Abstract
The natural polymers chitosan and alginate represent an attractive material choice for biodegradable inplants. These were used as coating materials to make positively and negatively charged PLGA nanoparticles, respectively. After blending at total solids concentration >10% wt/vol, these oppositely charged nanoparticles yielded a cohesive colloidal gel. Electrostatic forces between oppositely charged nanoparticles produced a stable 3-D porous network that may be extruded or molded to the desired shape. This high concentration colloidal system demonstrated shear-thinning behavior due to the disruption of interparticle interactions. Once the external force was removed, the cohesive property of the colloidal gel was recovered. Scanning electron micrographs of dried colloidal networks revealed an organized, 3-D microporous structure. Rheological studies were employed to probe the differences in plasticity and shear sensitivity of colloidal gels. Viability tests of hUCMSCs seeded on the colloidal gels also demonstrated the negligible cytotoxicity of the materials. All the results indicated the potential application of the biodegradable colloidal gels as an injectable scaffold in tissue engineering and drug release.

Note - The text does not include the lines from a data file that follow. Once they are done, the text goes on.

## src/rtl/eep_pkg.sv

```systemverilog
package eep_pkg;

    localparam logic [3:0] DEV_TYPE = 4'b1010;

    typedef enum logic [2:0] {
        PH_IDLE,
        PH_RX,
        PH_ACKOUT,
        PH_TX,
        PH_ACKIN,
        PH_HOLD
    } phase_e;

    typedef enum logic [1:0] {
        RX_DEV,
        RX_ADDR,
        RX_DATA
    } rxkind_e;

    typedef struct packed {
        logic start;
        logic stop;
        logic rise;
        logic fall;
        logic sda;
    } bus_ev_t;

    function automatic logic hdr_match(input logic [7:0] b, input logic [2:0] sel);
        return (b[7:4] == DEV_TYPE) && (b[3:1] == sel);
    endfunction

endpackage

```

## src/rtl/eep_bus_sync.sv

```systemverilog
module eep_bus_sync
    import eep_pkg::*;
(
    input  logic    clk,
    input  logic    rst,
    input  logic    scl_i,
    input  logic    sda_i,
    output bus_ev_t ev
);

    logic [1:0] scl_ff;
    logic [1:0] sda_ff;
    logic       scl_p;
    logic       sda_p;

    always_ff @(posedge clk) begin
        if (rst) begin
            scl_ff <= 2'b11;
            sda_ff <= 2'b11;
            scl_p  <= 1'b1;
            sda_p  <= 1'b1;
        end else begin
            scl_ff <= {scl_ff[0], scl_i};
            sda_ff <= {sda_ff[0], sda_i};
            scl_p  <= scl_ff[1];
            sda_p  <= sda_ff[1];
        end
    end

    always_comb begin
        ev.rise  = scl_ff[1] & ~scl_p;
        ev.fall  = ~scl_ff[1] & scl_p;
        ev.start = scl_ff[1] & scl_p & sda_p & ~sda_ff[1];
        ev.stop  = scl_ff[1] & scl_p & ~sda_p & sda_ff[1];
        ev.sda   = sda_ff[1];
    end

endmodule

```

## src/rtl/eep_write_timer.sv

```systemverilog
module eep_write_timer #(
    parameter int TWR_CLKS = 200
) (
    input  logic clk,
    input  logic rst,
    input  logic start_twr,
    output logic busy
);

    localparam int TW = $clog2(TWR_CLKS + 1);

    logic [TW-1:0] cnt;

    always_ff @(posedge clk) begin
        if (rst) begin
            cnt <= '0;
        end else if (start_twr) begin
            cnt <= TW'(TWR_CLKS);
        end else if (cnt != '0) begin
            cnt <= cnt - 1'b1;
        end
    end

    assign busy = (cnt != '0);


    busy_origin_chk: assert property (@(posedge clk) disable iff (rst)
        $rose(busy) |-> $past(start_twr));

endmodule

```

## src/rtl/eep_array.sv

```systemverilog
module eep_array #(
    parameter int MEM_BYTES = 256,
    localparam int ADDR_W = $clog2(MEM_BYTES)
) (
    input  logic              clk,
    input  logic              we,
    input  logic [ADDR_W-1:0] addr,
    input  logic [7:0]        wdata,
    output logic [7:0]        rdata
);

    logic [7:0] mem [MEM_BYTES];

    always_ff @(posedge clk) begin
        if (we) begin
            mem[addr] <= wdata;
        end
    end

    assign rdata = mem[addr];

endmodule

```

## src/rtl/eep_ctrl.sv

```systemverilog
module eep_ctrl
    import eep_pkg::*;
#(
    parameter int         MEM_BYTES  = 256,
    parameter int         PAGE_BYTES = 16,
    parameter logic [2:0] DEV_SEL    = 3'b000,
    localparam int ADDR_W = $clog2(MEM_BYTES),
    localparam int PG_W   = $clog2(PAGE_BYTES),
    localparam int AB     = (ADDR_W + 7) / 8
) (
    input  logic              clk,
    input  logic              rst,
    input  bus_ev_t           ev,
    input  logic              busy,
    input  logic [7:0]        rd_byte,
    output logic              mem_we,
    output logic [ADDR_W-1:0] mem_addr,
    output logic [7:0]        mem_wdata,
    output logic              start_twr,
    output logic              sda_oe
);

    localparam logic [ADDR_W-1:0] LAST = ADDR_W'(MEM_BYTES - 1);
    localparam int AIW = (AB > 1) ? $clog2(AB) : 1;

    phase_e            phase;
    rxkind_e           kind;
    logic [3:0]        bitcnt;
    logic [7:0]        shreg;
    logic [7:0]        txsh;
    logic [ADDR_W-1:0] ptr;
    logic [AIW-1:0]    addr_idx;
    logic              data_seen;
    logic              go_tx;
    logic              m_ack;

    logic [ADDR_W+7:0] addr_cat;
    logic [ADDR_W-1:0] page_next;
    logic [ADDR_W-1:0] arr_next;
    logic              byte_in_done;
    logic              byte_out_done;

    always_comb begin
        addr_cat      = {ptr, shreg};
        page_next     = {ptr[ADDR_W-1:PG_W], ptr[PG_W-1:0] + 1'b1};
        arr_next      = (ptr == LAST) ? '0 : ptr + 1'b1;
        byte_in_done  = (phase == PH_RX) && ev.fall && (bitcnt == 4'd8);
        byte_out_done = (phase == PH_TX) && ev.fall && (bitcnt == 4'd8);
        mem_we        = byte_in_done && (kind == RX_DATA) && !ev.start && !ev.stop;
        mem_addr      = ptr;
        mem_wdata     = shreg;
    end

    always_ff @(posedge clk) begin
        if (rst) begin
            phase     <= PH_IDLE;
            kind      <= RX_DEV;
            bitcnt    <= '0;
            shreg     <= '0;
            txsh      <= '0;
            ptr       <= '0;
            addr_idx  <= '0;
            data_seen <= 1'b0;
            go_tx     <= 1'b0;
            m_ack     <= 1'b0;
            start_twr <= 1'b0;
            sda_oe    <= 1'b0;
        end else begin
            start_twr <= 1'b0;
            if (ev.stop) begin
                phase     <= PH_IDLE;
                sda_oe    <= 1'b0;
                start_twr <= data_seen;
                data_seen <= 1'b0;
            end else if (ev.start) begin
                phase  <= PH_RX;
                kind   <= RX_DEV;
                bitcnt <= '0;
                sda_oe <= 1'b0;
            end else begin
                case (phase)
                    PH_RX: begin
                        if (ev.rise && bitcnt < 4'd8) begin
                            shreg  <= {shreg[6:0], ev.sda};
                            bitcnt <= bitcnt + 1'b1;
                        end
                        if (byte_in_done) begin
                            bitcnt <= '0;
                            case (kind)
                                RX_DEV: begin
                                    if (hdr_match(shreg, DEV_SEL) && !busy) begin
                                        sda_oe <= 1'b1;
                                        phase  <= PH_ACKOUT;
                                        go_tx  <= shreg[0];
                                        if (!shreg[0]) begin
                                            kind     <= RX_ADDR;
                                            addr_idx <= '0;
                                        end
                                    end else begin
                                        phase <= PH_HOLD;
                                    end
                                end
                                RX_ADDR: begin
                                    sda_oe <= 1'b1;
                                    phase  <= PH_ACKOUT;
                                    go_tx  <= 1'b0;
                                    ptr    <= addr_cat[ADDR_W-1:0];
                                    if (addr_idx == AIW'(AB - 1)) begin
                                        kind <= RX_DATA;
                                    end else begin
                                        addr_idx <= addr_idx + 1'b1;
                                    end
                                end
                                default: begin
                                    sda_oe    <= 1'b1;
                                    phase     <= PH_ACKOUT;
                                    go_tx     <= 1'b0;
                                    ptr       <= page_next;
                                    data_seen <= 1'b1;
                                end
                            endcase
                        end
                    end
                    PH_ACKOUT: begin
                        if (ev.fall) begin
                            bitcnt <= '0;
                            if (go_tx) begin
                                phase  <= PH_TX;
                                txsh   <= rd_byte;
                                sda_oe <= ~rd_byte[7];
                            end else begin
                                phase  <= PH_RX;
                                sda_oe <= 1'b0;
                            end
                        end
                    end
                    PH_TX: begin
                        if (ev.rise && bitcnt < 4'd8) begin
                            bitcnt <= bitcnt + 1'b1;
                        end
                        if (byte_out_done) begin
                            sda_oe <= 1'b0;
                            phase  <= PH_ACKIN;
                            ptr    <= arr_next;
                            m_ack  <= 1'b0;
                        end else if (ev.fall) begin
                            sda_oe <= ~txsh[6];
                            txsh   <= {txsh[6:0], 1'b0};
                        end
                    end
                    PH_ACKIN: begin
                        if (ev.rise) begin
                            m_ack <= ~ev.sda;
                        end
                        if (ev.fall) begin
                            bitcnt <= '0;
                            if (m_ack) begin
                                phase  <= PH_TX;
                                txsh   <= rd_byte;
                                sda_oe <= ~rd_byte[7];
                            end else begin
                                phase <= PH_HOLD;
                            end
                        end
                    end
                    default: begin
                    end
                endcase
            end
        end
    end


    page_wrap_chk: assert property (@(posedge clk) disable iff (rst)
        mem_we |=> (ptr[ADDR_W-1:PG_W] == $past(ptr[ADDR_W-1:PG_W])));


    array_wrap_chk: assert property (@(posedge clk) disable iff (rst)
        (byte_out_done && !ev.start && !ev.stop && ptr == LAST) |=> (ptr == '0));


    busy_nack_chk: assert property (@(posedge clk) disable iff (rst)
        (byte_in_done && kind == RX_DEV && busy && !ev.start && !ev.stop) |=> !sda_oe);


    ackin_release_chk: assert property (@(posedge clk) disable iff (rst)
        (phase == PH_ACKIN || phase == PH_HOLD) |-> !sda_oe);

endmodule

```

## src/rtl/eep_i2c_slave.sv

```systemverilog
module eep_i2c_slave
    import eep_pkg::*;
#(
    parameter int         MEM_BYTES  = 256,
    parameter int         PAGE_BYTES = 16,
    parameter int         TWR_CLKS   = 200,
    parameter logic [2:0] DEV_SEL    = 3'b000
) (
    input  logic clk,
    input  logic rst,
    input  logic scl_i,
    input  logic sda_i,
    output logic sda_oe
);

    localparam int ADDR_W = $clog2(MEM_BYTES);

    bus_ev_t           ev;
    logic              busy;
    logic              start_twr;
    logic              mem_we;
    logic [ADDR_W-1:0] mem_addr;
    logic [7:0]        mem_wdata;
    logic [7:0]        mem_rdata;

    eep_bus_sync u_sync (
        .clk   (clk),
        .rst   (rst),
        .scl_i (scl_i),
        .sda_i (sda_i),
        .ev    (ev)
    );

    eep_ctrl #(
        .MEM_BYTES  (MEM_BYTES),
        .PAGE_BYTES (PAGE_BYTES),
        .DEV_SEL    (DEV_SEL)
    ) u_ctrl (
        .clk       (clk),
        .rst       (rst),
        .ev        (ev),
        .busy      (busy),
        .rd_byte   (mem_rdata),
        .mem_we    (mem_we),
        .mem_addr  (mem_addr),
        .mem_wdata (mem_wdata),
        .start_twr (start_twr),
        .sda_oe    (sda_oe)
    );

    eep_array #(
        .MEM_BYTES (MEM_BYTES)
    ) u_array (
        .clk   (clk),
        .we    (mem_we),
        .addr  (mem_addr),
        .wdata (mem_wdata),
        .rdata (mem_rdata)
    );

    eep_write_timer #(
        .TWR_CLKS (TWR_CLKS)
    ) u_timer (
        .clk       (clk),
        .rst       (rst),
        .start_twr (start_twr),
        .busy      (busy)
    );

endmodule

```

## config.mk

```make
export PLATFORM = sky130hd
export DESIGN_NAME = eep_i2c_slave
export DESIGN_NICKNAME = d
export VERILOG_FILES = /design/src/rtl/eep_pkg.sv /design/src/rtl/eep_bus_sync.sv /design/src/rtl/eep_write_timer.sv /design/src/rtl/eep_array.sv /design/src/rtl/eep_ctrl.sv /design/src/rtl/eep_i2c_slave.sv
export SDC_FILE = /design/constraint.sdc
export NUM_CORES = 2
export LEC_CHECK = 0
export ABC_AREA = 0
export CAP_MARGIN = 10
export CELL_PAD_IN_SITES_DETAIL_PLACEMENT = 1
export CELL_PAD_IN_SITES_GLOBAL_PLACEMENT = 1
export CORE_UTILIZATION = 30
export CTS_CLUSTER_SIZE = 25
export DETAILED_ROUTE_END_ITERATION = 6
export MAX_ROUTING_LAYER = met4
export PLACE_DENSITY_LB_ADDON = 0.1
export SYNTH_ARGS = -nofsm -noshare
export SYNTH_HDL_FRONTEND = slang
export SYNTH_SLANG_ARGS = --single-unit
```

## constraint.sdc

```tcl
create_clock -name clk -period 5.6 [get_ports clk]
set_clock_uncertainty 0.1 [all_clocks]
set_input_delay 1.12 -clock clk [delete_from_list [all_inputs] [get_ports clk]]
set_output_delay 1.12 -clock clk [all_outputs]
set_load 0.03 [all_outputs]
```

Yosys cells after proc, flatten, opt, wreduce, memory -nomap -nowiden

Memories as Yosys holds them, arrays and structs flattened.
Cells that the tools add are included.

Register bits: 52
Memory bits (writable): 2,048
Word-level logic and storage cells: 178
Memories kept: 1

Memories:

| memory      | words | bits a word | read ports | clocked after memory_dff | wr ports | RTL line        | source |
|---|---|---|---|---|---|---|---|
| u_array.mem | 256   | 8           | 1          | 0                        | 1        | eep_array.sv:12 | `logic [7:0] mem [MEM_BYTES];` |

Add/sub/neg operators: 5
Order comparisons: 1
Eq/ne operators: 32
Muxes and demuxes: 57
Bitwise gates (word level): 16
Reduce and logical (&&, ||, !) cells: 46

Operator list:

| cell                | number |
|---|---|
| $mux 7              | 6 |
| $mux 8              | 5 |
| $pmux 8 s2          | 2 |
| $reduce_and 7->1    | 4 |
| $mux 3              | 7 |
| $ne 3x1->1 const B  | 7 |
| $pmux 7 s3          | 1 |
| $reduce_and 5->1    | 4 |
| $mux 1              | 19 |
| $ne 2x1->1 const B  | 9 |
| $mux 4              | 4 |
| $mux 2              | 7 |
| $pmux 3 s4          | 1 |
| $pmux 4 s3          | 1 |
| $reduce_bool 2->1   | 6 |
| $logic_and 1x1->1   | 10 |
| $reduce_or 2->1     | 5 |
| $not 1->1           | 9 |
| $reduce_and 9->1    | 1 |
| $add 4x1->4 const B | 2 |
| $add 8x1->8 const B | 1 |
| $eq 4x4->1 const B  | 2 |
| $eq 8x8->1 const B  | 1 |
| $ne 2x2->1 const B  | 4 |
| other kinds (25)    | 39 |

Longest topological paths before layout

Depth after elaboration: 9
Depth in mapped cells: 14
Mapped depth without buffers: 9

Modules after synthesis

From an unflattened synthesis, not the netlist that was laid out.

Cell total of the unflattened synthesis: 3,859
Area, all modules: 81,081.5 µm²

Modules (own cells, without submodules):

| module          | instances | cells each | area an instance (µm²) | sequential area each (µm²) |
|---|---|---|---|---|
| eep_array       | 1         | 3,539      | 78,332.6               | 61,499.0 |
| eep_ctrl        | 1         | 257        | 2,102.0                | 740.7 |
| eep_write_timer | 1         | 46         | 449.2                  | 160.2 |
| eep_bus_sync    | 1         | 17         | 197.7                  | 120.1 |

Worst setup path before layout

Ideal clock, no wire load.

Kind: flip-flop to flip-flop
Start: reg u_ctrl.shreg[7] (netlist: u_ctrl.mem_wdata[7])
End: reg u_ctrl.sda_oe
Arrival: 4,740 ps
Required time: 5,381 ps
Slack: 641 ps
Cell stages (with the launch flop): 6
Path buffers: 0
Path through: dfxtp_1 > nand4_1 > o21a_1 > o41ai_1 > o311ai_0 > o221a_1

Word-level cells in the longest chain between the ends: 5

Ends and longest elaborated chain:

| item                       | RTL line        | source |
|---|---|---|
| start: declaration         | eep_ctrl.sv:29  | `logic [7:0] shreg;` |
| start signal: assignment   | eep_ctrl.sv:84  | `shreg <= {shreg[6:0], ev.sda};` |
| $eq 4x4->1                 | eep_pkg.sv:29   | `return (b[7:4] == DEV_TYPE) && (b[3:1] == sel);` |
| $logic_and 1x1->1          | eep_pkg.sv:29   |  |
| $logic_and 1x1->1          | eep_ctrl.sv:91  | `if (hdr_match(shreg, DEV_SEL) && !busy) begin` |
| $ne 3x3->1 (no line)       | -               |  |
| $reduce_and 7->1 (no line) | -               |  |
| end signal: assignment     | eep_ctrl.sv:130 | `sda_oe <= ~rd_byte[7];` |
| end signal: assignment     | eep_ctrl.sv:147 | `sda_oe <= ~txsh[6];` |
| end signal: assignment     | eep_ctrl.sv:160 | `sda_oe <= ~rd_byte[7];` |
| end: declaration           | eep_ctrl.sv:20  | `output logic sda_oe` |

No other way between the ends.
A chain may end at the register's enable or synchronous reset.

Worst setup path after layout

Start: reg u_ctrl.bitcnt[0]
End: mem u_array.mem[206][2], enable pin

Word-level cells in the longest chain between the ends: 7

Ends and longest elaborated chain:

| item                            | RTL line        | source |
|---|---|---|
| start: declaration              | eep_ctrl.sv:28  | `logic [3:0] bitcnt;` |
| start signal: assignment        | eep_ctrl.sv:85  | `bitcnt <= bitcnt + 1'b1;` |
| start signal: assignment        | eep_ctrl.sv:139 | `bitcnt <= bitcnt + 1'b1;` |
| $eq 4x4->1                      | eep_ctrl.sv:47  | `byte_in_done = (phase == PH_RX) && ev.fall && (bitcnt == 4'd8);` |
| $logic_and 1x1->1               | eep_ctrl.sv:47  |  |
| $logic_and 1x1->1 (3 in series) | eep_ctrl.sv:49  | `mem_we = byte_in_done && (kind == RX_DATA) && !ev.start && !ev.stop;` |
| $mux 1                          | eep_array.sv:15 | `if (we) begin` |
| $mux 1 (implied by the code)    | eep_array.sv:16 | `mem[addr] <= wdata;` |
| end: declaration                | eep_array.sv:12 |  |

No other way between the ends.

==> results.cfg <==
[synth]
synth_mux_area_share_pct = 15.8
ys_seq_area_share_pct = 76.1
async_flop_share_pct = 0
synth_simple_gate_area_share_pct = 3.84
synth.area.top_cells = edfxtp_1 75%, mux4_2 14%, mux2i_1 1.7%
synth-edff-count = 2048
syn_nets = 4040
syn_area_um2 = 82200
synth_top_family_by_area = multiplexers
yosys_warnings = 0
ys_ff_latch = 2099
synth_ff_type = edfxtp_1
synth_cells = 4028
yosysUniqueCellTypes = 71
yosys.area.top_type = edfxtp_1
syn-mean-instance-area_um2 = 20.4
synth-xor-area-share_pct = 0.0959
synth_top_area_share_pct = 74.8
synth-compound-area-share_pct = 2.42
synth_adder_area_share_pct = 0.122

[drt]
ant_nets = 0
drtPass1Iterations = 5
drt_iter0_markers = 4083
vias = 41459
drc_errors = 0
wirelength_um = 276000
vias_per_cell = 5.19
wire_per_inst_um = 34.6

[clock_network]
clockBufferDepth = 4
numCtsBuffers = 241
htreeDepth = 4
root_buffer = clkbuf_16
clock_sinks = 2099
ctsHoldBuffers = 0
cts_setup_buffers = 0
ctsResizeCount = 0
cts_tree = done
clk_pin_slew_ns = 0.07
clk-insertion-delay-late_ns = 0.90

[setup_path]
cp_cell_sequence = inv_1 -> ha_1 -> nand2_1 -> or3_1 -> nor2_1 -> nand2_1 -> nor4_4 -> nand3_2 -> nor2_1
critPathKind = flop to flop
crit_slowest_cell = nor2_1
crit_arrival_ns = 4.97
crit_path_end_kind = flop
critPathMaxStageDelay_ns = 1.11
critPathRequiredTime_ns = 5.98
worst-path-buf-inv = 1
critPathLaunchType = flop
path_delay_family = simple AND/OR/NAND/NOR gates
cp_max_fo = 10

[power_and_ir_drop]
p_switching_mw = 6.99
swShare_pct = 20.8
power-per-cell-area_nw_per_um2 = 354
power_mw = 33.6
pwr-share-clk_pct = 46.6
pwr-share-seq_pct = 50.7
internal_power_mw = 26.6
leakagePower_nw = 28.8
peakVddDrop_uv = 267
combPwrFrac_pct = 2.7

[global_route]
grt_pass1_vias = 43604
grt_max_degree = 152
grt_pass1_wl_um = 381000
grt_usage_pct = 20.5
antenna_found_initial = 22
grt.overflow.total = 0

[sta]
relSlewSlack_pct = 16.3
finalCriticalPeriod_ns = 4.58
fin_crit_sh_pct = 81.9
slew_viol_final = 0
worst_slew_pin_slew_ns = 1.22
worst_slack_ns = 1.02
hold_viol_final = 0
rsz0062_at_grt = no
fmaxAchievable_ghz = 0.218
finalSetupViolations = 0
setup_tns_ns = 0

[min_path]
min_path_type = flop to flop

[place]
hpwl_um = 171000
gp_congestion = 0.797
port_buffers = 4
dp_worst_setup_slack_ns = 0.942
post_dp_cell_area_um2 = 87300

[final_layout]
mostFrequentLayoutCell = edfxtp_1
layout_common_cells = 2048 x edfxtp_1, 513 x mux4_2, 341 x nor2_1
drive_above_1_share_pct = 24.7
final_util_pct = 35.0
fillCellCount = 26432
multi_input_comb_area_um2 = 18500
regArea_um2 = 62600
syn_to_final_growth_pct = 15.6
fin_nets = 4228
final_area_um2 = 95000

[outcome]
status = completed

[die]
die_y_um = 525
core_um2 = 271000
initial_core_util_pct = 30.3
die_w_um = 525
io_pins = 5
num_rows = 191
die_area_um2 = 276000

[flow_run]
maxCapViolCount = 0
==> cells in the mapped netlist, types with 9 or more instances <==
library cell	n
nand2b_1	17
buf_2	72
a22oi_1	40
nor2b_1	17
clkbuf_1	96
inv_1	12
buf_6	20
a211oi_1	10
buf_1	13
a221oi_1	14
nand4_1	10
nand3b_1	9
a21oi_1	48
mux4_2	513
nand2_1	177
buf_4	38
or2_2	9
o21ai_0	40
edfxtp_1	2048
mux2i_1	138
a31oi_1	15
dfxtp_1	51
nand3_1	48
a22o_1	13
nor3_1	42
o22ai_1	25
a32oi_1	17
nor2_1	345
==> per-layer routing <==
layer	track usage (%)	wire (um)	vias to the layer above
li1	-	-	17033
met1	28.5	125000	22945
met2	32.1	132000	1141
met3	2.64	13200	340
met4	4.54	5780	0
met5	-	0	-
==> stage by stage <==
step | hold WS, ns | instances
final | 0.318 | 7981
after global routing | 0.354 | 7974
after CTS | 0.322 | 7972
after detailed placement | 0.304 | 7543
after global placement | 0.312 | 7543
after floorplan | 0.289 | 4028
==> area by class of cell <==
type,count,area share (%)
multi-input cells,1675,19.4
diodes,9,0.0237
inverters,14,0.0580
clock inverters,131,1.47
clock buffers,298,6.64
well taps,3570,4.70
flip-flops and latches,2099,65.9
repair buffers,185,1.81
==> logic make-up after synthesis <==
logic type / after synthesis
xor+xnor: 9
compound gates: 283
mux: 655
simple gates: 720
flops: 2099
fa+ha+maj: 8
buf+inv: 254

Keywords: PLGA, natural polymers, colloidal gel, tissue engineering
1. Introduction
Injectable scaffolds have received attention due to their potential for avoiding the invasive surgery typically required for tissue implantation.1 From a clinical perspective, the use of injectable materials is an attractive alternative to surgery as it reduces the risk of infection, scar formation, patient discomfort and the cost of treatment.2 Injectable scaffolds may be applied to fill tissue defects of irregular size and shape. Next generation injectable scaffolds should exhibit modest viscosity upon administration to ensure retention at the defect site, and may benefit from on increase in viscosity upon placement. Recently, many scaffolds that stiffen or solidify in vivo have been applied as injectable tissue scaffolds.3–4 Usually, injectable scaffolds are polymerized or chemically crosslinked to stiffen the material. In this way, scaffolds may form via an in situ reaction induced by the presence of water, heat, light or other stimuli. During the process of solidification, however, toxic chemical agents are sometimes employed, which may adversely affect the scaffolds, destabilize encapsulated biomolecules, or pose toxicity concerns. So, new materials that may stiffen through interactions such as electrostatic forces, van der Waals attraction and steric hindrance are desirable in the applications.
Naturally occurring polymers exhibit multiple desirable properties as scaffolds in tissue engineering.5 Depending on the material and the source, certain natural polymers have been identified as biodegradable, non-antigenic, non-toxic and biofunctional.6–9 The hydrophilic properties of many of these molecules and ample functional groups for further modification also make natural polymers excellent candidates for biomedical appications.10–11 Chitosan and alginate are two major naturally occurring polysaccharides which have been widely used as drug delivery systems and tissue scaffolds.12–15 Chitosan is a natural cationic polymer obtained by deacetylating chitin comprising copolymers of β (1 → 4)-glucosamine and N-acetyl-D-glucosamine. When chitosan is dissolved in a dilute acid solution, the amino groups become protonated and introduce positive charge to the polymer.16 Alginate is a natural anionic polymer derived from brown sea algae. Alginate has carboxyl groups which may introduce negative charge to the polymer at appropriate pH.17 These two natural polyelectrolyte can facilitate the formation of oppositely charged biomedical materials.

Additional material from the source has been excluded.